What is needed: Only one stretch of the listing below is wanted. Begin at the line that has "inverter | 103 | 0.557", stop after the line that has "if (!s_v) begin", and repeat every line in between exactly.

Material for the task:
________
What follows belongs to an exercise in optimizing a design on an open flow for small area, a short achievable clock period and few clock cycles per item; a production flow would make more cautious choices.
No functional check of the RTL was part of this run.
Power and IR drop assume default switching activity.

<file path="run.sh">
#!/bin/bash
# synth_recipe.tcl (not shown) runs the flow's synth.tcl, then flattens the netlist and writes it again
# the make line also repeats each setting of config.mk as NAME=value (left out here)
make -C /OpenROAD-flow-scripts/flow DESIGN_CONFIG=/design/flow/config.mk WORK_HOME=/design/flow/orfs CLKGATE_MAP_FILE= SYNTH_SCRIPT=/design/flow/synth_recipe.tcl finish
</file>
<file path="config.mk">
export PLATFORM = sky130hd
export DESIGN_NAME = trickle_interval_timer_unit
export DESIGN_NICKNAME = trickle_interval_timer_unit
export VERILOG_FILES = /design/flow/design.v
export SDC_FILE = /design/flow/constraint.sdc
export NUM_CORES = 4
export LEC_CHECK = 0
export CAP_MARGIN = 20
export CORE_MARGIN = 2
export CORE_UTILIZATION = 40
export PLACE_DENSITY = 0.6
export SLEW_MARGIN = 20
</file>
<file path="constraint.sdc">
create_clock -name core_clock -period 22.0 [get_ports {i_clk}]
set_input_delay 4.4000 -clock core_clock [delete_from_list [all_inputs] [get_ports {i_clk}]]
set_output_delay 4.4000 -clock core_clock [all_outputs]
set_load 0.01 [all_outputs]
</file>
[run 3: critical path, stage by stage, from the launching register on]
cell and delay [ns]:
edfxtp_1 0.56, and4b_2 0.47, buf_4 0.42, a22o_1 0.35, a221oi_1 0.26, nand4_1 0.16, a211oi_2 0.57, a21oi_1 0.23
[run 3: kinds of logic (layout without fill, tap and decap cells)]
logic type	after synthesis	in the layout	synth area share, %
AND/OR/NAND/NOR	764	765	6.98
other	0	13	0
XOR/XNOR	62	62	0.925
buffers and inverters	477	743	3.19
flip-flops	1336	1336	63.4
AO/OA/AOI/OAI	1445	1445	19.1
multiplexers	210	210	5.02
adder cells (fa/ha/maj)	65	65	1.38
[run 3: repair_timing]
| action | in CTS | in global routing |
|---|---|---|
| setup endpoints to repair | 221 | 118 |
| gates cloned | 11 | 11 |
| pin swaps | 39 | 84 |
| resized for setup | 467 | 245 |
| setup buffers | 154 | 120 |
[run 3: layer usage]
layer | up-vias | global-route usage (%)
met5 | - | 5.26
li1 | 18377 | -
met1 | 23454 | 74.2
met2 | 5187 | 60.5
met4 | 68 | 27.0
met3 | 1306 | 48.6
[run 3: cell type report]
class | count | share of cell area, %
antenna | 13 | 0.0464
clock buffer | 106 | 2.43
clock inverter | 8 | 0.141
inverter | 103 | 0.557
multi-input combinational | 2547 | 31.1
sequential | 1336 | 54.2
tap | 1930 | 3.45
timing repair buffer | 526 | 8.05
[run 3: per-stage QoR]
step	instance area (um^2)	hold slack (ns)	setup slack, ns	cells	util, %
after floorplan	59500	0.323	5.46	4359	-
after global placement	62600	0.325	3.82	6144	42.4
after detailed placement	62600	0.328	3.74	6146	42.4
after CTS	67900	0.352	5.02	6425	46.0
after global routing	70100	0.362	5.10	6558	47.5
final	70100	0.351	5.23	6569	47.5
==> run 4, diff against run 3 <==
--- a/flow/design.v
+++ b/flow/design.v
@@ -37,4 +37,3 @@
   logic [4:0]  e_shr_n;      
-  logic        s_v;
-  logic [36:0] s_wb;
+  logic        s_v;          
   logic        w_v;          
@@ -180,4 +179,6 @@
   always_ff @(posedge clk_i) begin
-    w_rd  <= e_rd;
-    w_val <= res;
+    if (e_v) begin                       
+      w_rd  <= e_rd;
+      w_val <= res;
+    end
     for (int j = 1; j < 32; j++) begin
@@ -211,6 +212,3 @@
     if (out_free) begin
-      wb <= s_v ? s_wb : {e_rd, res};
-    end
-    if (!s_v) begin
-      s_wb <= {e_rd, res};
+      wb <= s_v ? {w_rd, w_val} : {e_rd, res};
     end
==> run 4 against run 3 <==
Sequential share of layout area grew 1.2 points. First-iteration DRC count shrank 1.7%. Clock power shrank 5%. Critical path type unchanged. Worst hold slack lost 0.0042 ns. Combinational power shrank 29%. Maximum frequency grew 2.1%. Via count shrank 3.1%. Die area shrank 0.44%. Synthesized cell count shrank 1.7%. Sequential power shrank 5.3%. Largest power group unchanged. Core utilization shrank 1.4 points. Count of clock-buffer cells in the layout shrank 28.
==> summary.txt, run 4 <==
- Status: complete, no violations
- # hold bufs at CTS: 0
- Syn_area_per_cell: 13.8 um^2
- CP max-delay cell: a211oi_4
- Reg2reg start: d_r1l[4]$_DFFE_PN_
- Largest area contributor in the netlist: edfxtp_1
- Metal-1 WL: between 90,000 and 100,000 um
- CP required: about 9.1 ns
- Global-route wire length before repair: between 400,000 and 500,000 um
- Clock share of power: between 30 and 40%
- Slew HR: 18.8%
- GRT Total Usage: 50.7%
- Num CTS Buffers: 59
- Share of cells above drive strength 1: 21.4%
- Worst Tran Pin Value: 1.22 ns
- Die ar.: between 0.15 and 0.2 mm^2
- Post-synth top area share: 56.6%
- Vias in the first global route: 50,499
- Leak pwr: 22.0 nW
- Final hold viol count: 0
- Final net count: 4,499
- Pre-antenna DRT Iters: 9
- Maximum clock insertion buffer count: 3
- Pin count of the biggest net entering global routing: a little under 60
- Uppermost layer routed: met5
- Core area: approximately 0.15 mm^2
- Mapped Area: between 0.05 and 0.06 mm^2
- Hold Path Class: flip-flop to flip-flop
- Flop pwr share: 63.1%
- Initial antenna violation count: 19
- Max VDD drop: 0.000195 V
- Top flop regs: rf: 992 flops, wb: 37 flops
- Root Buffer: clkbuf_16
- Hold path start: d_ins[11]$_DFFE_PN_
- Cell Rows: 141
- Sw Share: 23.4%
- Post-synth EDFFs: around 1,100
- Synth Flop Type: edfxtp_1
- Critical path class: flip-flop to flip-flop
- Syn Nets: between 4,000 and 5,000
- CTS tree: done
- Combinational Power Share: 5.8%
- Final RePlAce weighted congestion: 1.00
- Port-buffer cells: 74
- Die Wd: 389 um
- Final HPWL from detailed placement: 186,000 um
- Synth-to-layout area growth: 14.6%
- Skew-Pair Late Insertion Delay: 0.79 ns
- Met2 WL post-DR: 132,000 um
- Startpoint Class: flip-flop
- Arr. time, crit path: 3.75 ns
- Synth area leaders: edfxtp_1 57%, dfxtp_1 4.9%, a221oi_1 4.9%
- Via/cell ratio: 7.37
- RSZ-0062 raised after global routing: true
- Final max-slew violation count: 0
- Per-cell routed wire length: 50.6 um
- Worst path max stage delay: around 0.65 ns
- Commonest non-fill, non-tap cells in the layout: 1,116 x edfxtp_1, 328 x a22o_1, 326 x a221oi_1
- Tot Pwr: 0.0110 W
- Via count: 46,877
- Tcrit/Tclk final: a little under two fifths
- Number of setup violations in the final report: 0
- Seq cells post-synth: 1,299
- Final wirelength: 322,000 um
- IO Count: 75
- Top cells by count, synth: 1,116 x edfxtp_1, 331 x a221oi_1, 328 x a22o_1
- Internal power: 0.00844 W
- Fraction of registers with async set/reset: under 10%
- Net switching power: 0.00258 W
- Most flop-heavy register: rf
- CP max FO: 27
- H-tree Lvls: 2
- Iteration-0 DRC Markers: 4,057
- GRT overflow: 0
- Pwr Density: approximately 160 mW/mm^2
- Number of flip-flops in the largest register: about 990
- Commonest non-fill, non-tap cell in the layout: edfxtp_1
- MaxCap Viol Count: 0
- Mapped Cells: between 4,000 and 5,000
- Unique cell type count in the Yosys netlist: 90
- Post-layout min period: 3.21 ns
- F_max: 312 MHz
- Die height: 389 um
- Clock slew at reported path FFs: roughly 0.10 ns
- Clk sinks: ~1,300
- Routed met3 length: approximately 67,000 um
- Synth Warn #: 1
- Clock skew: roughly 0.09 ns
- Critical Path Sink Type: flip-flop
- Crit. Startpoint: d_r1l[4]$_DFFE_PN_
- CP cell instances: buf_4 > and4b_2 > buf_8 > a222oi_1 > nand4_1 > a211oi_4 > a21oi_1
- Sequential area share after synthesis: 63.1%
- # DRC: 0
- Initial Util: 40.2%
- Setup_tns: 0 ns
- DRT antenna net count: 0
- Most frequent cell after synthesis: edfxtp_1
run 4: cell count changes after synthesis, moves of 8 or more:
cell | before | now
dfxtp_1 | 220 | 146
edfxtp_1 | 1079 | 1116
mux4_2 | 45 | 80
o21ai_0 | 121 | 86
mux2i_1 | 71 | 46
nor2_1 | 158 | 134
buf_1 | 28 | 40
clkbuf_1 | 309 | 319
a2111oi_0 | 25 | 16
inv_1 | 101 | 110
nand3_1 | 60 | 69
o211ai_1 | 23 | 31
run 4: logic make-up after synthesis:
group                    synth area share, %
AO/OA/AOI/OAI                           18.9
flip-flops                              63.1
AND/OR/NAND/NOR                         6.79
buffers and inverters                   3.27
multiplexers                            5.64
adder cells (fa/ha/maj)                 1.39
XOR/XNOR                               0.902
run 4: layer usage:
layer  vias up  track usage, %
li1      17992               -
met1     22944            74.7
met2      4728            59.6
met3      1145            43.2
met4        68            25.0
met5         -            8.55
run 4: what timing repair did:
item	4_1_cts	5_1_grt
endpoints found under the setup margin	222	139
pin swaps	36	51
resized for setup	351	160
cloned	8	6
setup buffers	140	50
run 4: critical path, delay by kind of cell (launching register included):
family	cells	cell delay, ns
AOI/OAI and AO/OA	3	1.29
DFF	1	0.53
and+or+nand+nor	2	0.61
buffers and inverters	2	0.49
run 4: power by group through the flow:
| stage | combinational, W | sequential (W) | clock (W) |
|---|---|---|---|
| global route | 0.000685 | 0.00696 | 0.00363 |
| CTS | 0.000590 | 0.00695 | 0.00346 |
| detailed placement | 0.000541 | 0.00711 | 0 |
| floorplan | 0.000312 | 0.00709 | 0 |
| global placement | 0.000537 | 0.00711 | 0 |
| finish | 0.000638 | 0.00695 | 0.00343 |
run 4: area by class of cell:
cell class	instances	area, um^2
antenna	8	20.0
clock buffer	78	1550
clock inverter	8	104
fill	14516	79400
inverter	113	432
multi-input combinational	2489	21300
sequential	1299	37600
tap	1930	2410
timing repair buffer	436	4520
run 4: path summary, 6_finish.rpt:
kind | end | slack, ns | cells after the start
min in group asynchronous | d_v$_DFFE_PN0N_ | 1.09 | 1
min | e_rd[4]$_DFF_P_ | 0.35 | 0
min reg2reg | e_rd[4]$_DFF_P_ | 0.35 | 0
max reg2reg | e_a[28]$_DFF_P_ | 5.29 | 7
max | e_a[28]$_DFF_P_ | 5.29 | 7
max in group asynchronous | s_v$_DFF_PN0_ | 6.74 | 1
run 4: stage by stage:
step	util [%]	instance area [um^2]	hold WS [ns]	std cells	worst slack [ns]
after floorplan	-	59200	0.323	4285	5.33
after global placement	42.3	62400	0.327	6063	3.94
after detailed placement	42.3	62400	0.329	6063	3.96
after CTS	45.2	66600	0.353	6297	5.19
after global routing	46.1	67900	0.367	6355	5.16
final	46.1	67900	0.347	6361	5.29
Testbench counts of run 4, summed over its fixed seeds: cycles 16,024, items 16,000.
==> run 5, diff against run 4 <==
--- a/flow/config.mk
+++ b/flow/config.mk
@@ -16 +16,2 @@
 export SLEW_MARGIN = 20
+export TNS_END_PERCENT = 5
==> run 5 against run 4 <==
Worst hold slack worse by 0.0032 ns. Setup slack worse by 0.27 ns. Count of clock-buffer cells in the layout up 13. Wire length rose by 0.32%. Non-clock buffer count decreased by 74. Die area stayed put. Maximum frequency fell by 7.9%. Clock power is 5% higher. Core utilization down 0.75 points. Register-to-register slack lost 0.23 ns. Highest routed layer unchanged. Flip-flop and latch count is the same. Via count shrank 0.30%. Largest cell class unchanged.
________
Exercise answer:
inverter | 103 | 0.557
multi-input combinational | 2547 | 31.1
sequential | 1336 | 54.2
tap | 1930 | 3.45
timing repair buffer | 526 | 8.05
[run 3: per-stage QoR]
step	instance area (um^2)	hold slack (ns)	setup slack, ns	cells	util, %
after floorplan	59500	0.323	5.46	4359	-
after global placement	62600	0.325	3.82	6144	42.4
after detailed placement	62600	0.328	3.74	6146	42.4
after CTS	67900	0.352	5.02	6425	46.0
after global routing	70100	0.362	5.10	6558	47.5
final	70100	0.351	5.23	6569	47.5
==> run 4, diff against run 3 <==
--- a/flow/design.v
+++ b/flow/design.v
@@ -37,4 +37,3 @@
   logic [4:0]  e_shr_n;      
-  logic        s_v;
-  logic [36:0] s_wb;
+  logic        s_v;          
   logic        w_v;          
@@ -180,4 +179,6 @@
   always_ff @(posedge clk_i) begin
-    w_rd  <= e_rd;
-    w_val <= res;
+    if (e_v) begin                       
+      w_rd  <= e_rd;
+      w_val <= res;
+    end
     for (int j = 1; j < 32; j++) begin
@@ -211,6 +212,3 @@
     if (out_free) begin
-      wb <= s_v ? s_wb : {e_rd, res};
-    end
-    if (!s_v) begin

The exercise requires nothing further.